*Data entries*:
----------

**config.mk**
```make
export PLATFORM = sky130hd
export DESIGN_NAME = match_wdog
export DESIGN_NICKNAME = d
export VERILOG_FILES = /design/src/rtl/match_wdog_pkg.sv /design/src/rtl/match_wdog_wrpipe.sv /design/src/rtl/match_wdog_cfg.sv /design/src/rtl/match_wdog_core.sv /design/src/rtl/match_wdog.sv
export SDC_FILE = /design/constraint.sdc
export NUM_CORES = 1
export LEC_CHECK = 0
export ABC_AREA = 1
export BUFFER_PORTS_ARGS = -buffer_cell sky130_fd_sc_hd__buf_2
export CORE_MARGIN = 2
export CORE_UTILIZATION = 55
export DETAILED_ROUTE_END_ITERATION = 10
export GPL_ROUTABILITY_DRIVEN = 0
export PLACE_DENSITY = 0.81
export SYNTH_ARGS = -nofsm -noshare
export SYNTH_HDL_FRONTEND = slang
export SYNTH_SLANG_ARGS = --single-unit
export TNS_END_PERCENT = 20
```
**constraint.sdc**
```tcl
create_clock -name clk_i -period 3.2 [get_ports clk_i]
set_input_delay 0.32 -clock clk_i [delete_from_list [all_inputs] [get_ports clk_i]]
set_output_delay 0.32 -clock clk_i [all_outputs]
set_load 0.02 [all_outputs]
```
**src/rtl/match_wdog_pkg.sv**
```systemverilog
`timescale 1ns/1ps
package match_wdog_pkg;
  localparam int DATA_W  = 32;
  localparam int LOCK_LO = 30;

  typedef enum logic [1:0] {
    A_CTRL = 2'd0,
    A_CFG  = 2'd1,
    A_ACK  = 2'd2,
    A_MASK = 2'd3
  } reg_addr_e;

  typedef enum logic [1:0] {
    LK_OPEN = 2'b00,
    LK_HALF = 2'b10,
    LK_FULL = 2'b11
  } lock_e;

  typedef struct packed {
    logic              vld;
    reg_addr_e         addr;
    logic [DATA_W-1:0] data;
  } wr_req_t;
endpackage

```
**src/rtl/match_wdog_wrpipe.sv**
```systemverilog
`timescale 1ns/1ps
module match_wdog_wrpipe
  import match_wdog_pkg::*;
#(
  parameter int LAT = 3
) (
  input  logic    clk_i,
  input  logic    rst_ni,
  input  wr_req_t req_i,
  output wr_req_t req_o
);
  generate
    if (LAT == 0) begin : g_bypass
      assign req_o = req_i;
    end else begin : g_pipe
      wr_req_t stg_q [LAT];
      for (genvar i = 0; i < LAT; i++) begin : g_stg
        always_ff @(posedge clk_i or negedge rst_ni) begin
          if (!rst_ni) stg_q[i] <= '0;
          else if (i == 0) stg_q[i] <= req_i;
          else stg_q[i] <= stg_q[(i == 0) ? 0 : i-1];
        end
      end
      assign req_o = stg_q[LAT-1];
    end
  endgenerate
endmodule

```
**src/rtl/match_wdog_cfg.sv**
```systemverilog
`timescale 1ns/1ps
module match_wdog_cfg
  import match_wdog_pkg::*;
#(
  parameter int CNT_W     = 16,
  parameter int IGN_W     = 4,
  parameter int MATCH_RST = 4096
) (
  input  logic             clk_i,
  input  logic             rst_ni,
  input  wr_req_t          req_i,
  output logic             en_o,
  output logic [CNT_W-1:0] match_o,
  output logic [IGN_W-1:0] ign_o,
  output logic             mask_o,
  output logic             ack_o
);
  localparam int IGN_LSB = CNT_W;

  lock_e            lock_q;
  logic             en_q, mask_q;
  logic [CNT_W-1:0] match_q;
  logic [IGN_W-1:0] ign_q;
  logic [1:0]       wr_lock;
  logic             open, wr_ctrl, wr_cfg, wr_ack, wr_mask;
  logic             unused_data;

  assign unused_data = ^req_i.data;
  assign wr_lock = req_i.data[LOCK_LO +: 2];
  assign open    = (lock_q == LK_OPEN);
  assign wr_ctrl = req_i.vld && (req_i.addr == A_CTRL);
  assign wr_cfg  = req_i.vld && (req_i.addr == A_CFG);
  assign wr_ack  = req_i.vld && (req_i.addr == A_ACK);
  assign wr_mask = req_i.vld && (req_i.addr == A_MASK);

  // enabling also acknowledges
  assign ack_o = (wr_ack && req_i.data[0]) || (wr_ctrl && open && req_i.data[0]);

  always_ff @(posedge clk_i or negedge rst_ni) begin
    if (!rst_ni) begin
      lock_q  <= LK_FULL;
      en_q    <= 1'b0;
      mask_q  <= 1'b0;
      match_q <= CNT_W'(MATCH_RST);
      ign_q   <= '0;
    end else begin
      if (wr_ctrl) begin
        if (open) en_q <= req_i.data[0];
        if (wr_lock == 2'b11) lock_q <= LK_FULL;
        else if (lock_q == LK_FULL && wr_lock == 2'b10) lock_q <= LK_HALF;
        else if (lock_q == LK_HALF && wr_lock == 2'b00) lock_q <= LK_OPEN;
      end
      if (wr_cfg && open) begin
        match_q <= req_i.data[CNT_W-1:0];
        ign_q   <= req_i.data[IGN_LSB +: IGN_W];
      end
      if (wr_mask) mask_q <= req_i.data[0];
    end
  end

  assign en_o    = en_q;
  assign match_o = match_q;
  assign ign_o   = ign_q;
  assign mask_o  = mask_q;

  AST_LOCK_HOLD: assert property (@(posedge clk_i) disable iff (!rst_ni)
    (wr_cfg && lock_q != LK_OPEN) |=> ($stable(match_q) && $stable(ign_q)));
  AST_LOCK_EN: assert property (@(posedge clk_i) disable iff (!rst_ni)
    (wr_ctrl && lock_q != LK_OPEN) |=> $stable(en_q));
endmodule

```
**src/rtl/match_wdog_core.sv**
```systemverilog
`timescale 1ns/1ps
module match_wdog_core #(
  parameter int CNT_W   = 16,
  parameter int IGN_W   = 4,
  parameter int UNH_MAX = 2
) (
  input  logic             clk_i,
  input  logic             rst_ni,
  input  logic             en_i,
  input  logic [CNT_W-1:0] match_i,
  input  logic [IGN_W-1:0] ign_i,
  input  logic             ack_i,
  output logic [CNT_W-1:0] count_o,
  output logic             pend_o,
  output logic             rst_o
);
  localparam int UW = $clog2(UNH_MAX + 1);

  logic [CNT_W-1:0] count_q, cmp_mask;
  logic [UW-1:0]    unh_q;
  logic             pend_q, rst_q, hit;

  assign cmp_mask = {CNT_W{1'b1}} >> ign_i;
  assign hit      = en_i && (((count_q ^ match_i) & cmp_mask) == '0);

  always_ff @(posedge clk_i or negedge rst_ni) begin
    if (!rst_ni) begin
      count_q <= '0;
      pend_q  <= 1'b0;
      unh_q   <= '0;
      rst_q   <= 1'b0;
    end else begin
      rst_q   <= 1'b0;
      count_q <= en_i ? count_q + 1'b1 : '0;
      if (ack_i) begin
        pend_q <= 1'b0;
        unh_q  <= '0;
      end
      if (hit) begin
        if (!ack_i && unh_q == UW'(UNH_MAX)) begin
          rst_q   <= 1'b1;
          count_q <= '0;
          pend_q  <= 1'b0;
          unh_q   <= '0;
        end else begin
          pend_q <= 1'b1;
          unh_q  <= ack_i ? UW'(1) : unh_q + 1'b1;
        end
      end
    end
  end

  assign count_o = count_q;
  assign pend_o  = pend_q;
  assign rst_o   = rst_q;

  AST_DIS_ZERO: assert property (@(posedge clk_i) disable iff (!rst_ni)
    !en_i |=> (count_q == '0));
  AST_RST_PULSE: assert property (@(posedge clk_i) disable iff (!rst_ni)
    rst_q |=> !rst_q);
  AST_RST_CLR: assert property (@(posedge clk_i) disable iff (!rst_ni)
    rst_q |-> (count_q == '0 && !pend_q));
  AST_RST_AFTER_PEND: assert property (@(posedge clk_i) disable iff (!rst_ni)
    $rose(rst_q) |-> $past(pend_q));
  AST_UNH_BOUND: assert property (@(posedge clk_i) disable iff (!rst_ni)
    unh_q <= UW'(UNH_MAX));
  AST_ACK_CLEARS: assert property (@(posedge clk_i) disable iff (!rst_ni)
    (ack_i && !hit) |=> !pend_q);
endmodule

```
**src/rtl/match_wdog.sv**
```systemverilog
`timescale 1ns/1ps
module match_wdog
  import match_wdog_pkg::*;
#(
  parameter int CNT_W     = 16,
  parameter int IGN_W     = 4,
  parameter int WR_LAT    = 3,
  parameter int UNH_MAX   = 2,
  parameter int MATCH_RST = 4096
) (
  input  logic             clk_i,
  input  logic             rst_ni,
  input  logic             wr_en_i,
  input  logic [1:0]       wr_addr_i,
  input  logic [31:0]      wr_data_i,
  output logic             irq_o,
  output logic             pend_o,
  output logic [CNT_W-1:0] count_o,
  output logic             wdt_rst_o
);
  wr_req_t          req_in, req_dly;
  logic             en, mask, ack;
  logic [CNT_W-1:0] match;
  logic [IGN_W-1:0] ign;

  assign req_in.vld  = wr_en_i;
  assign req_in.addr = reg_addr_e'(wr_addr_i);
  assign req_in.data = wr_data_i;

  match_wdog_wrpipe #(.LAT(WR_LAT)) u_pipe (
    .clk_i(clk_i), .rst_ni(rst_ni), .req_i(req_in), .req_o(req_dly)
  );

  match_wdog_cfg #(.CNT_W(CNT_W), .IGN_W(IGN_W), .MATCH_RST(MATCH_RST)) u_cfg (
    .clk_i(clk_i), .rst_ni(rst_ni), .req_i(req_dly),
    .en_o(en), .match_o(match), .ign_o(ign), .mask_o(mask), .ack_o(ack)
  );

  match_wdog_core #(.CNT_W(CNT_W), .IGN_W(IGN_W), .UNH_MAX(UNH_MAX)) u_core (
    .clk_i(clk_i), .rst_ni(rst_ni), .en_i(en), .match_i(match), .ign_i(ign),
    .ack_i(ack), .count_o(count_o), .pend_o(pend_o), .rst_o(wdt_rst_o)
  );

  assign irq_o = pend_o & mask;

  AST_IRQ_GATED: assert property (@(posedge clk_i) disable iff (!rst_ni)
    irq_o |-> pend_o);
endmodule

```
==> impl_metrics.toml <==
[clock_tree]
cts_made_buffers = 17
cts_max_level = 4
cts_sinks = 119
cts_tree = "built"
cts-hold-fix-buffers = 26
clock_latency_ns = 0.51
ctsResizeCount = 0
path_clk_slew_ns = 0.05
clockBufferDepth = 2
cts_root_buf = "clkbuf_8"
post_cts_buffers = 0

[global_route]
antenna_found_initial = 0
grt_max_degree = 80
grt_usage_pct = 23.16
grt_pass1_wl_mm = 15.81
grt_pass1_vias = 3556
overflow = 0

[hold_path]
min-delay-path-class = "flip-flop to flip-flop"
hold_depth = 0
min_to = "u_pipe.req_o[9]$_DFF_PN0_"
min_from = "u_pipe.g_pipe.stg_q[44]$_DFF_PN0_"

[sta]
slew_viol_final = 0
tightest_slew_ns = 0.9395
setup_tns_ns = 0
rsz0062_at_grt = "no"
max_slew_margin_pct = 37.37
setup_violations = 0
fmax_ghz = 0.4437
setup_ws_ns = 0.9463
fin_crit_sh_pct = 70.43
hold_ws_ns = 0.3413
skew_ns = 0.007955
period_minus_slack_ns = 2.254
hold_viol_final = 0

[final_layout]
drive_above_1_share_pct = 15.85
nets = 600
fin_cells = 679
syn_to_final_growth_pct = 25.16
diodes = 0

[place]
port_buffers = 45
dp_hpwl_mm = 5.734
pre_cts_ws_ns = 1.009
dp.cells = 621

[power]
power_density_nw_per_um2 = 745.4
peakVddDrop_v = 0.0005965
power_leakage_uw = 0.002863
p_total_uw = 4292

[synth]
ys_types = 28
synth_adder_area_share_pct = 0.5439
ys_top_cells_by_area = "dfrtp_1, nand2_1, nor2_1"
async_flop_share_pct = 100.0
netlist_instances = 479
yosysWarnings = 0
netlist_area_um2 = 4601
ys_seq_elements = 119
synth_top_area_share_pct = 63.09
synth_edf_count = 0
muxShareOfSynthArea_pct = 0.9791
ys_seq_area_share_pct = 64.81
synth_compound_area_share_pct = 5.058
synth_fp_nets = 518
synth-xor-area-share_pct = 1.904
synthSimpleGateAreaFrac_pct = 20.75
synth_ff_type = "dfrtp_1"
synth_top_cell_by_area = "dfrtp_1"
synth.avg_cell_area_um2 = 9.605
synth_top_family_by_area = "simple AND/OR/NAND/NOR gates"

[critical_path]
cp_max_fo = 29
cp.required_ns = 3.58
worst_setup_path_end_kind = "flip-flop"
worstReg2RegStart = "u_cfg.ign_o[2]$_DFFE_PN0P_"
crit_arrival_ns = 2.64
crit-reg2reg-capture = "u_core.count_o[14]$_DFF_PN0_"
rrSetupSlack_ns = 0.95
rr_worst_depth = 11
path_class = "flip-flop to flip-flop"
critPathLaunchType = "flip-flop"

[detailed_routing]
ant_nets = 0
wl_per_cell_um = 13.67
drc_errors = 0
dr.pass1.iters = 5
viasPerCell = 5.143
vias = 3492
drtIter0Drc = 366
wirelength_mm = 9.281

[flow_run]
maxCapViolCount = 0

[floorplan]
core_area_um2 = 8175
die_y_um = 95.46
die_area_um2 = 9113
ioPinCount = 56
num_rows = 33
start_util_pct = 56.27
fp.dieW_um = 95.46

[status]
outcome = "finished, final reports clean"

----------

*What is required*: The word "parameter" may appear in several lines of the data; copy every line where it does.

*Finished exercise*:
  parameter int LAT = 3
  parameter int CNT_W     = 16,
  parameter int IGN_W     = 4,
  parameter int MATCH_RST = 4096
  parameter int CNT_W   = 16,
  parameter int IGN_W   = 4,
  parameter int UNH_MAX = 2
  parameter int CNT_W     = 16,
  parameter int IGN_W     = 4,
  parameter int WR_LAT    = 3,
  parameter int UNH_MAX   = 2,
  parameter int MATCH_RST = 4096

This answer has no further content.